Las víctimas inocentes no pueden culpar a nadie. Han muerto. Es tan muerto un muerto por la democracia, la dictadura, el terrorismo, los fanatismos de cualquier escudería. Todos son víctimas de la violencia humana. Me decía el otro día un antropólogo que el hombre es el único ser que ataca a su semejante. Es una evidencia.
Leo una historia de la ciudad de Kufa, un centro histórico de la vieja Mesopotamia, que visité en un par de ocasiones durante la guerra entre Iraq e Irán al final de los ochenta. Regresaba de Babilonia y pasé también por Kerala.
La crónica dice lo siguiente: » al menos 60 personas murieron y más de un centenar resultaron heridas en un atentado suicida con coche bomba en la ciudad chií de Kufa. El autor aparcó su furgoneta en la esquina de un popular mercado, muy cerca de la entrada de una mezquita, y comenzó a ofrecer trabajo a los que estaban por allí. Una vez repleto el vehículo de personas, el suicida lo hizo estallar.»
No sé si el suicida era chií, sunita, kurdo o extranjero. Tampoco sé si se inmolaba en nombre de Al Qaeda, de los partidarios de uno u otro bando, si era una de los centenares de hombres y mujeres que se han suicidado matando. Un ser humano que comete esta barbaridad es un asesino de inocentes. Es una persona que lleva el mal dentro, seguramente pensando que hace un gran bien. Cuánto mal se ha cometido en el mundo por los que se creían o nos podemos creer buenos.
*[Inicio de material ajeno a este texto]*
File: src/rtl/branch_resolve_if.sv
// Instruction/flag inputs and branch outputs shared between the decode
// front end (master) and the branch_resolve stage (slave).
interface branch_resolve_if;
    logic        instr_valid;
    logic [31:0] instr;
    logic [3:0]  alu_flags;
    logic        flags_we;
    logic        cbz_zero;
    logic        uncondBr;
    logic        brTaken;
    logic [18:0] condAddr19;
    logic [25:0] brAddr26;
    logic        flush;
    logic [3:0]  flags_q;

    modport master (
        output instr_valid, instr, alu_flags, flags_we, cbz_zero,
        input  uncondBr, brTaken, condAddr19, brAddr26, flush, flags_q
    );

    modport slave (
        input  instr_valid, instr, alu_flags, flags_we, cbz_zero,
        output uncondBr, brTaken, condAddr19, brAddr26, flush, flags_q
    );
endinterface

File: src/rtl/branch_resolve.sv
// Branch resolution: decodes B / B.cond / CBZ, holds NZCV and squashes wrong-path
// slots after a taken branch. Define BRANCH_FLAG_FWD_EN to forward same-cycle ALU flags to B.cond.
module branch_resolve #(
    parameter logic [2:0] FLUSH_CYCLES = 3'd2
) (
    input  logic             clk,
    input  logic             reset,
    branch_resolve_if.slave  bus
);

    typedef enum logic [0:0] {
        ST_RUN   = 1'b0,
        ST_FLUSH = 1'b1
    } state_t;

    // cond encoding: bits [3:1] select the test, bit 0 inverts it (except AL/NV)
    function automatic logic cond_holds(input logic [3:0] cond, input logic [3:0] nzcv);
        logic n, z, c, v, res;
        n = nzcv[3];
        z = nzcv[2];
        c = nzcv[1];
        v = nzcv[0];
        case (cond[3:1])
            3'd0:    res = z;
            3'd1:    res = c;
            3'd2:    res = n;
            3'd3:    res = v;
            3'd4:    res = c & ~z;
            3'd5:    res = (n == v);
            3'd6:    res = ~z & (n == v);
            3'd7:    res = 1'b1;
            default: res = 1'b0;
        endcase
        if (cond[0] && (cond[3:1] != 3'd7)) begin
            res = ~res;
        end else begin
            res = res;
        end
        return res;
    endfunction

    state_t      state_r, state_next_s;
    logic [2:0]  cnt_r, cnt_next_s;
    logic        uncond_r, uncond_next_s;
    logic        taken_r, taken_next_s;
    logic [18:0] cond_addr_r, cond_addr_next_s;
    logic [25:0] br_addr_r, br_addr_next_s;
    logic [3:0]  flags_r, flags_next_s;
    logic        flush_r;
    logic [3:0]  eval_flags_s;
    logic        is_b_s, is_bcond_s, is_cbz_s;

    assign is_b_s     = (bus.instr[31:26] == 6'b000101);
    assign is_bcond_s = (bus.instr[31:24] == 8'b01010100) && (bus.instr[4] == 1'b0);
    assign is_cbz_s   = (bus.instr[31:24] == 8'b10110100);

`ifdef BRANCH_FLAG_FWD_EN
    assign eval_flags_s = bus.flags_we ? bus.alu_flags : flags_r;
`else
    assign eval_flags_s = flags_r;
`endif

    // Next-state, flag update and branch-output decode
    always_comb begin
        state_next_s     = state_r;
        cnt_next_s       = cnt_r;
        uncond_next_s    = 1'b0;
        taken_next_s     = 1'b0;
        cond_addr_next_s = cond_addr_r;
        br_addr_next_s   = br_addr_r;
        flags_next_s     = flags_r;
        case (state_r)
            ST_RUN: begin
                if (bus.flags_we) begin
                    flags_next_s = bus.alu_flags;
                end else begin
                    flags_next_s = flags_r;
                end
                if (bus.instr_valid && is_b_s) begin
                    uncond_next_s  = 1'b1;
                    taken_next_s   = 1'b1;
                    br_addr_next_s = bus.instr[25:0];
                end else if (bus.instr_valid && is_bcond_s) begin
                    taken_next_s     = cond_holds(bus.instr[3:0], eval_flags_s);
                    cond_addr_next_s = bus.instr[23:5];
                end else if (bus.instr_valid && is_cbz_s) begin
                    taken_next_s     = bus.cbz_zero;
                    cond_addr_next_s = bus.instr[23:5];
                end else begin
                    uncond_next_s = 1'b0;
                    taken_next_s  = 1'b0;
                end
                if (taken_next_s) begin
                    state_next_s = ST_FLUSH;
                    cnt_next_s   = FLUSH_CYCLES;
                end else begin
                    state_next_s = ST_RUN;
                    cnt_next_s   = cnt_r;
                end
            end
            ST_FLUSH: begin
                // Flags and instructions are ignored while wrong-path slots drain
                cnt_next_s = cnt_r - 3'd1;
                if (cnt_r == 3'd1) begin
                    state_next_s = ST_RUN;
                end else begin
                    state_next_s = ST_FLUSH;
                end
            end
            default: begin
                state_next_s = ST_RUN;
                cnt_next_s   = 3'd0;
            end
        endcase
    end

    // State, counter and registered outputs
    always_ff @(posedge clk or negedge reset) begin
        if (!reset) begin
            state_r     <= ST_RUN;
            cnt_r       <= 3'd0;
            uncond_r    <= 1'b0;
            taken_r     <= 1'b0;
            cond_addr_r <= 19'd0;
            br_addr_r   <= 26'd0;
            flags_r     <= 4'd0;
            flush_r     <= 1'b0;
        end else begin
            state_r     <= state_next_s;
            cnt_r       <= cnt_next_s;
            uncond_r    <= uncond_next_s;
            taken_r     <= taken_next_s;
            cond_addr_r <= cond_addr_next_s;
            br_addr_r   <= br_addr_next_s;
            flags_r     <= flags_next_s;
            flush_r     <= (state_next_s == ST_FLUSH);
        end
    end

    assign bus.uncondBr   = uncond_r;
    assign bus.brTaken    = taken_r;
    assign bus.condAddr19 = cond_addr_r;
    assign bus.brAddr26   = br_addr_r;
    assign bus.flush      = flush_r;
    assign bus.flags_q    = flags_r;

endmodule

File: src/flat_wrapper.sv
// flat-port wrapper written by rule: the top's interface ports become plain ports
module branch_resolve_flat 
#(
    parameter logic [2:0] FLUSH_CYCLES = 3'd2
)
  (clk, reset, bus_instr_valid, bus_instr, bus_alu_flags, bus_flags_we, bus_cbz_zero, bus_uncondBr, bus_brTaken, bus_condAddr19, bus_brAddr26, bus_flush, bus_flags_q);
  branch_resolve_if bus_i ();
  input  logic clk;
  input  logic reset;
  input wire logic [$bits(bus_i.instr_valid)-1:0] bus_instr_valid;
  input wire logic [$bits(bus_i.instr)-1:0] bus_instr;
  input wire logic [$bits(bus_i.alu_flags)-1:0] bus_alu_flags;
  input wire logic [$bits(bus_i.flags_we)-1:0] bus_flags_we;
  input wire logic [$bits(bus_i.cbz_zero)-1:0] bus_cbz_zero;
  output wire logic [$bits(bus_i.uncondBr)-1:0] bus_uncondBr;
  output wire logic [$bits(bus_i.brTaken)-1:0] bus_brTaken;
  output wire logic [$bits(bus_i.condAddr19)-1:0] bus_condAddr19;
  output wire logic [$bits(bus_i.brAddr26)-1:0] bus_brAddr26;
  output wire logic [$bits(bus_i.flush)-1:0] bus_flush;
  output wire logic [$bits(bus_i.flags_q)-1:0] bus_flags_q;
  assign bus_i.instr_valid = bus_instr_valid;
  assign bus_i.instr = bus_instr;
  assign bus_i.alu_flags = bus_alu_flags;
  assign bus_i.flags_we = bus_flags_we;
  assign bus_i.cbz_zero = bus_cbz_zero;
  assign bus_uncondBr = bus_i.uncondBr;
  assign bus_brTaken = bus_i.brTaken;
  assign bus_condAddr19 = bus_i.condAddr19;
  assign bus_brAddr26 = bus_i.brAddr26;
  assign bus_flush = bus_i.flush;
  assign bus_flags_q = bus_i.flags_q;
  branch_resolve #(.FLUSH_CYCLES(FLUSH_CYCLES)) u_core (.clk(clk), .reset(reset), .bus(bus_i));
endmodule
File: config.mk
export PLATFORM = sky130hd
export DESIGN_NAME = branch_resolve_flat
export DESIGN_NICKNAME = d
export VERILOG_FILES = /design/src/rtl/branch_resolve_if.sv /design/src/rtl/branch_resolve.sv /design/src/flat_wrapper.sv
export SDC_FILE = /design/constraint.sdc
export NUM_CORES = 1
export LEC_CHECK = 0
export CAP_MARGIN = 20
export CORE_ASPECT_RATIO = 1.5
export CORE_MARGIN = 4
export CORE_UTILIZATION = 35
export DETAILED_ROUTE_END_ITERATION = 12
export PLACE_DENSITY = 0.77
export SKIP_CTS_REPAIR_TIMING = 1
export SKIP_LAST_GASP = 1
export SLEW_MARGIN = 10
export SYNTH_ARGS = -nofsm -noshare
export SYNTH_HDL_FRONTEND = slang
export SYNTH_SLANG_ARGS = --single-unit
File: constraint.sdc
create_clock -name clk -period 5.3 [get_ports clk]
set_clock_uncertainty 0.1 [all_clocks]
set_input_delay 0.53 -clock clk [delete_from_list [all_inputs] [get_ports clk]]
set_output_delay 0.53 -clock clk [all_outputs]
set_load 0.1 [all_outputs]
==> qor.csv, run 1 <==
metric,value,unit
status,finished clean,
slew_headroom,32.8,%
pwr-share-seq,36.2,%
dp.cells,320,
netlist_instances,155,
r2r_setup_slack,3.10,ns
layout_commonest_cell,clkdlybuf4s50_1,
switchingPower,0.715,mW
sw_frac_of_total,47.7,%
r2r_start,u_core.state_r$_DFF_PN0_,
setup_ws,2.46,ns
postSynthNetCount,198,
route.vias.total,1581,
final_antenna_net_count,0,
synth-main-ff-cell,dfrtp_1,
timing.setup.tns,0,ns
dp_hpwl,3760,um
die_x,74.5,um
post-route-drc-count,0,
drt-initial-drc-count,26,
yosys.area.top_type_share,59.2,%
synthMuxAreaShare,25.8,%
hold_path_class,primary input to asynchronous set/reset pin,
numCtsBuffers,5,
max_cap_violations,0,
power,1.50,mW
totalWireLength,4970,um
cts_tree,built,
reg2regPathDepth,2,
final_cell_mix,"clkdlybuf4s50_1 (91), dfrtp_1 (55), mux2_2 (39)",
io_pins,93,
worstSetupEndpointType,flop,
power.internal,0.782,mW
overflow,0,
netlist_area,2320,um2
wl_per_cell,15.1,um
finalHoldViolCount,0,
die_y,108,um
finalSetupViolCount,0,
clk_latency,0.30,ns
synthAdderAreaFrac,1.08,%
num_rows,36,
async_reset_ff_share,100,%
synth_top_family_by_area,multiplexers,
diodes,0,
period_share,53.5,%
yosys.area_share.simple,6.08,%
cts_max_level,2,
rsz0062_at_grt,false,
synth-seq-cells,55,
cp-start-kind,primary input,
r2r_end,u_core.bus.condAddr19[13]$_DFFE_PN0P_,
grt_max_degree,56,
fin_cells,328,
avgSynthCellArea,15.0,um2
io_buffers,92,
clock_sinks,55,
clkPwrFrac,15.1,%
clock_path_buffers,2,
avgViaCountPerCell,4.82,
track_usage,13.2,%
fin_crit,2.84,ns
layout.nets,294,
peakVddDrop,0.197,mV
p_comb_share,48.7,%
seq_area_frac_synth,59.2,%
max_freq,0.352,GHz
synth-xor-area-share,0.753,%
place_area,3300,um2
power.leakage,1.54,nW
dieArea,8040,um2
maxSlewViolCount,0,
synth.distinct_cells,32,
start_util,35.8,%
tightest_slew,1.00,ns
cp.arrival,2.93,ns
drive_gt1_share,25.0,%
required,5.39,ns
cp-startpoint,bus_instr[27],
crit_type,primary input to flop,
ys_top_cells_by_area,"dfrtp_1 (59%), mux2_2 (19%), mux2_4 (6.5%)",
preCtsSetupSlack,2.12,ns
synth-edff-count,0,
clock-root-buffer,clkbuf_8,
yosys.area.top_type,dfrtp_1,
synth_warnings,0,
antenna_found_initial,0,
grt_first_pass_wirelength,8130,um
synth-compound-area-share,4.20,%
areaGrowthSynthToFinish,45.7,%
routabilityCongestion,0.733,
fp.coreArea,6490,um2
crit_path_max_fanout,19,
p_per_area,442,nW/um2
final_cell_area,3390,um2
drtPass1Iterations,3,
grt_pass1_vias,1692,
clk_pin_slew_worst_paths,0.10,ns
layer usage:
| metal | vias up | wire, um | GRT usage (%) |
|---|---|---|---|
| li1 | 754 | - | - |
| met1 | 773 | 1930 | 15.5 |
| met2 | 48 | 2610 | 22.6 |
| met3 | 6 | 343 | 3.46 |
| met4 | 0 | 81 | 4.96 |
| met5 | - | 0 | 0 |
state kept, by name (all words and copies together), names as in the netlist:
| signal | cells |
|---|---|
| u_core.bus.brAddr26 | 26 |
| u_core.bus.brTaken | 1 |
| u_core.bus.condAddr19 | 19 |
| u_core.bus.flags_q | 4 |
| u_core.bus.uncondBr | 1 |
| u_core.cnt_r | 3 |
| u_core.state_r | 1 |
critical path, cell delays in order:
cell and delay (ns):
clkdlybuf4s50_1 0.44, or4b_4 0.55, or4b_1 0.94, mux2_4 0.46
kinds of logic after synthesis:
group,count (synthesis)
compound gates,14
xor+xnor,2
simple gates,23
mux,50
buf+inv,9
flops,55
fa+ha+maj,2
Yosys cell counts (2+ instances only):
| master | instances |
|---|---|
| mux2_2 | 39 |
| nor2_1 | 5 |
| a21oi_1 | 3 |
| ha_1 | 2 |
| mux2_4 | 10 |
| inv_1 | 4 |
| dfrtp_1 | 55 |
| o21ai_0 | 2 |
| a32oi_1 | 2 |
| buf_6 | 2 |
| nor2b_1 | 4 |
| xor2_1 | 2 |
| a31oi_1 | 2 |
| nand2_1 | 4 |
| buf_2 | 2 |
power groups by stage:
stage | logic, mW | registers [mW] | clock network, mW
after floorplan | 0.127 | 0.967 | 0
after global placement | 0.726 | 0.548 | 0
after detailed placement | 0.734 | 0.551 | 0
after CTS | 0.735 | 0.543 | 0.240
after global routing | 0.757 | 0.553 | 0.259
final | 0.729 | 0.541 | 0.226
area by class of cell:
cell class              instances  area [um2]
repair buffers                 94         931
inverters                       4        15.0
multi-input cells              91         883
well taps                      76        95.1
clock inverters                 3        18.8
fillers                       594        3100
clock buffers                   5        68.8
flip-flops and latches         55        1380
worst max path at each step:
stage                                                       end  cells past startpoint
after global placement    u_core.bus.condAddr19[14]$_DFFE_PN0P_                      4
final                     u_core.bus.condAddr19[13]$_DFFE_PN0P_                      4
after floorplan           u_core.bus.condAddr19[10]$_DFFE_PN0P_                      5
after global routing      u_core.bus.condAddr19[14]$_DFFE_PN0P_                      4
after CTS                 u_core.bus.condAddr19[13]$_DFFE_PN0P_                      4
after detailed placement  u_core.bus.condAddr19[13]$_DFFE_PN0P_                      4
through the flow:
step / utilization [%] / hold WS [ns]
6_report: 52.2 / 0.245
5_1_grt: 52.2 / 0.297
4_1_cts: 52.2 / 0.279
3_5_place_dp: 50.9 / 0.394
3_3_place_gp: 50.9 / 0.389
2_1_floorplan: - / 0.134
(Power assumes the default switching activity.)
==> inputs of run 2 (changes only) <==
Settings changed: PLACE_DENSITY 0.77 to 0.8.
Clock period 5.3 ns to 2.35 ns, I/O delays scaled along.
==> run 2 against run 1 <==
  * Non-clock buffer count up 5
  * Setup slack worse by 2.3 ns
  * Clock power rose by 130%
  * Core utilization fell by 0.68 points
  * Final cell count increased by 1.5%
  * Critical path type unchanged
  * Largest power group unchanged
  * Highest routed layer unchanged
==> qor.csv, run 2 (synthesis gave the netlist of run 1 again) <==
metric,value,unit
cp-start-kind,primary input,
layout_commonest_cell,buf_4,
crit_path_max_fanout,5,
cp.arrival,2.29,ns
die_y,108,um
finalHoldViolCount,0,
max_cap_violations,0,
crit_chain,clkdlybuf4s50_1 > or4b_4 > or4_1 > nor2b_1 > mux2i_1 > a32o_1,
areaGrowthSynthToFinish,43.9,%
drive_gt1_share,46.3,%
required,2.43,ns
p_per_area,1010,nW/um2
critPathMaxStageDelay,0.54,ns
die_x,74.5,um
post-route-drc-count,0,
worstSetupEndpointType,flop,
io_pins,93,
finalSetupViolCount,0,
seqCellArea,1380,um2
slowest_stage,or4b_4,
wl_per_cell,15.6,um
diodes,0,
clk_pin_slew_worst_paths,0.10,ns
peakVddDrop,0.570,mV
avgViaCountPerCell,4.94,
drtPass1Iterations,3,
r2r_start,u_core.bus.flags_q[0]$_DFFE_PN0P_,
grt_first_pass_wirelength,8000,um
clock_path_buffers,2,
slew_headroom,59.7,%
final_cell_mix,"buf_4 (55), dfrtp_1 (54), mux2_2 (39), clkdlybuf4s50_1 (39), mux2_4 (10)",
track_usage,12.9,%
grt_max_degree,31,
rsz0062_at_grt,false,
r2r_end,u_core.cnt_r[1]$_DFFE_PN0P_,
clock-root-buffer,clkbuf_8,
cts_tree,built,
clk_latency,0.30,ns
largest_register_ffs,26,
routabilityCongestion,0.759,
maxSlewViolCount,0,
drt-initial-drc-count,28,
hold_path_class,primary input to asynchronous set/reset pin,
nFillCells,590,
dp_hpwl,4000,um
numCtsBuffers,5,
final_antenna_net_count,0,
crit_type,primary input to flop,
overflow,0,
reg2regPathDepth,5,
clock_sinks,55,
fp.coreArea,6490,um2
dieArea,8040,um2
num_rows,36,
grt_pass1_vias,1736,
power.leakage,1.67,nW
cts_max_level,2,
period_share,94.0,%
finish.utilization,51.6,%
preCtsSetupSlack,-0.179,ns
tightest_slew,0.605,ns
status,finished clean,
antenna_found_initial,0,
r2r_setup_slack,0.49,ns
max_freq,0.453,GHz
layout.nets,299,
multi_input_area,883,um2
fin_crit,2.21,ns
route.vias.total,1645,
timing.setup.tns,0,ns
io_buffers,92,
setup_ws,0.140,ns
totalWireLength,5190,um
start_util,35.8,%
[run 2: cell count changes in the layout (fill, tap and decap cells not counted), sizes merged]
cell / change
clkinv: -1
buf: +56
clkbuf: +2
clkdlybuf4s50: -52
dlygate4sd3: +1
inv: -1
[run 2: cell type report]
type / instances / share of cell area [%]
clock inverter: 1 / 0.262
clock buffer: 7 / 2.58
tap: 76 / 2.84
inverter: 4 / 0.449
multi-input combinational: 91 / 26.4
sequential: 55 / 41.2
timing repair buffer: 99 / 26.3
[run 2: worst max-delay path by stage]
stage / from / endpoint / slack (ns)
floorplan: u_core.bus.flags_q[3]$_DFFE_PN0P_ / u_core.cnt_r[1]$_DFFE_PN0P_ / 0.17
global placement: bus_instr[25] / u_core.cnt_r[2]$_DFFE_PN0P_ / -0.13
detailed placement: bus_instr[25] / u_core.cnt_r[2]$_DFFE_PN0P_ / -0.18
CTS: bus_instr[25] / u_core.cnt_r[2]$_DFFE_PN0P_ / 0.14
global route: bus_instr[25] / u_core.cnt_r[2]$_DFFE_PN0P_ / 0.05
finish: bus_instr[25] / u_core.cnt_r[2]$_DFFE_PN0P_ / 0.14
[run 2: worst max-delay path, delay by kind of cell]
kind                   cells  cell delay (ns)
multiplexers               1             0.16
buffers and inverters      1             0.43
AO/OA/AOI/OAI              1             0.29
AND/OR/NAND/NOR            3             1.18
[run 2: power by group]
group | internal, mW | total, mW | switching, mW
clock | 0.242 | 0.530 | 0.288
sequential | 1.10 | 1.23 | 0.124
combinational | 0.411 | 1.61 | 1.20
total | 1.76 | 3.37 | 1.61
[run 2: layer usage]
layer  up-vias  track usage (%)  part of all wire [%]
met2        51             23.9                    55
li1        761                -                     -
met4         0             4.20                  0.60
met3         4             2.80                   7.0
met5         -                0                     0
met1       829             14.0                    37
[run 2: per-stage QoR]
step	cell area, um2	total power, mW	hold slack, ns	cells
floorplan	2330	2.47	-0.161	155
global placement	3240	2.84	0.190	324
detailed placement	3240	2.87	0.183	324
CTS	3330	3.41	-0.156	332
global route	3340	3.51	0.433	333
finish	3340	3.37	0.371	333
==> inputs of run 3 (changes only) <==
Settings changed: CORE_UTILIZATION 35 to 30, PLACE_DENSITY 0.8 to 0.71.
==> run 3 against run 2 <==
  * Clock power is 58% higher
  * Final cell count grew 7.8%
  * Largest power group unchanged
  * Design area up 3.0%
  * Via count shrank 0.73%
  * Critical endpoint unchanged
  * Die area grew 15%
  * Core utilization decreased by 6.0 points
  * Largest cell class unchanged
  * Global-route usage fell by 1.0 points
  * Maximum frequency is 1.0% lower
  * Setup slack got worse by 0.023 ns
==> qor.csv, run 3 (synthesis gave the netlist of run 1 again) <==
metric,value,unit
layout.nets,299,
clk_pin_slew_worst_paths,0.07,ns
dp_hpwl,4150,um
track_usage,11.9,%
place_area,3260,um2
final_cell_mix,"buf_4 (56), dfrtp_1 (54), mux2_2 (39), clkdlybuf4s50_1 (39), mux2_4 (10)",
crit_type,primary input to flop,
r2r_end,u_core.cnt_r[1]$_DFFE_PN0P_,
cp-start-kind,primary input,
dieArea,9250,um2
drtPass1Iterations,4,
critPathBufInv,1,
peakVddDrop,0.420,mV
finalHoldViolCount,0,
maxSlewViolCount,0,
drt-initial-drc-count,40,
fin_crit,2.23,ns
tightest_slew,0.516,ns
numCtsBuffers,5,
areaGrowthSynthToFinish,48.1,%
power.leakage,1.70,nW
timing.setup.tns,0,ns
slew_headroom,65.6,%
antenna_found_initial,0,
slowest_stage,or4b_4,
reg2regPathDepth,5,
cp.arrival,2.30,ns
avgViaCountPerCell,4.55,
die_y,116,um
wl_per_cell,15.0,um
max_freq,0.448,GHz
status,finished clean,
num_rows,39,
r2r_start,u_core.bus.flags_q[0]$_DFFE_PN0P_,
clock-root-buffer,clkbuf_16,
layout_commonest_cell,buf_4,
overflow,0,
finalSetupViolCount,0,
critPathMaxStageDelay,0.54,ns
diodes,0,
route.vias.total,1633,
drive_gt1_share,46.7,%
die_x,79.9,um
largest_register_ffs,26,
final_cell_area,3440,um2
grt_pass1_vias,1736,
r2r_setup_slack,0.50,ns
worstSetupEndpointType,flop,
grt_max_degree,36,
routabilityCongestion,0.723,
cts_max_level,2,
totalWireLength,5380,um
clk_latency,0.28,ns
clock_sinks,55,
clock_path_buffers,2,
post-route-drc-count,0,
crit_chain,clkdlybuf4s50_1 > or4b_4 > or4_1 > nor2b_1 > mux2i_1 > a32o_1,
nFillCells,693,
io_pins,93,
critical-path-top-delay-family,simple AND/OR/NAND/NOR gates,
start_util,30.7,%
p_per_area,1070,nW/um2
crit_path_max_fanout,5,
cts_tree,built,
grt_first_pass_wirelength,8540,um
period_share,95.0,%
final_antenna_net_count,0,
hold_path_class,primary input to asynchronous set/reset pin,
io_buffers,92,
max_cap_violations,0,
fp.coreArea,7560,um2
rsz0062_at_grt,false,
required,2.42,ns
==> run 3: metrics by stage <==
stage / utilization [%] / hold WS, ns / setup slack, ns / cells / power, mW
4_1_cts: 45.4 / -0.171 / 0.105 / 358 / 3.73
3_5_place_dp: 43.1 / 0.135 / -0.191 / 350 / 2.87
2_1_floorplan: - / -0.161 / 0.168 / 155 / 2.47
5_1_grt: 45.5 / 0.430 / 0.0283 / 359 / 3.85
6_report: 45.5 / 0.365 / 0.118 / 359 / 3.68
3_3_place_gp: 43.1 / 0.143 / -0.198 / 350 / 2.84
==> run 3: how the worst max path moves through the flow <==
stage	startpoint	endpoint	slack (ns)	cells past startpoint
6_report	bus_instr[25]	u_core.cnt_r[2]$_DFFE_PN0P_	0.12	6
5_1_grt	bus_instr[27]	u_core.cnt_r[2]$_DFFE_PN0P_	0.03	6
4_1_cts	bus_instr[25]	u_core.bus.condAddr19[17]$_DFFE_PN0P_	0.10	5
3_5_place_dp	bus_instr[25]	u_core.bus.condAddr19[17]$_DFFE_PN0P_	-0.19	5
3_3_place_gp	bus_instr[25]	u_core.bus.condAddr19[17]$_DFFE_PN0P_	-0.20	5
2_1_floorplan	u_core.bus.flags_q[3]$_DFFE_PN0P_	u_core.cnt_r[1]$_DFFE_PN0P_	0.17	5
==> run 3: per-layer routing <==
metal  vias up  track usage, %  wire (um)
met2        56            21.6       2940
met1       814            13.8       2020
met4         0            3.72         46
li1        759               -          -
met5         -               0          0
met3         4            2.57        378
==> run 3: cell type report <==
type	count	area [um2]	area share, %
clock inverter	2	35.0	1.02
tap	102	128	3.71
inverter	4	15.0	0.436
sequential	55	1380	40.0
clock buffer	6	139	4.03
timing repair buffer	99	866	25.1
multi-input combinational	91	883	25.7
Me da igual que sea contra la indeseada presencia de soldados americanos y británicos en Iraq. Esta actitud es repugnante. No es que sea la «condición humana». Es algo más. Es que el mal circula con impunidad en el ancho mundo. En Oriente lo vemos actuar en nombre de la seguridad, de un estado, de una memoria o de una ideología.
Puedo comprender la situación desesperada de un suicida que toma una decisión tan definitiva. Lo que no es aceptable es que sea una persona la que matando a muchos, cuantos más mejor, se inmola. No hay causa que lo justifique. No forma parte de nuestra cultura ni nuestra civilización.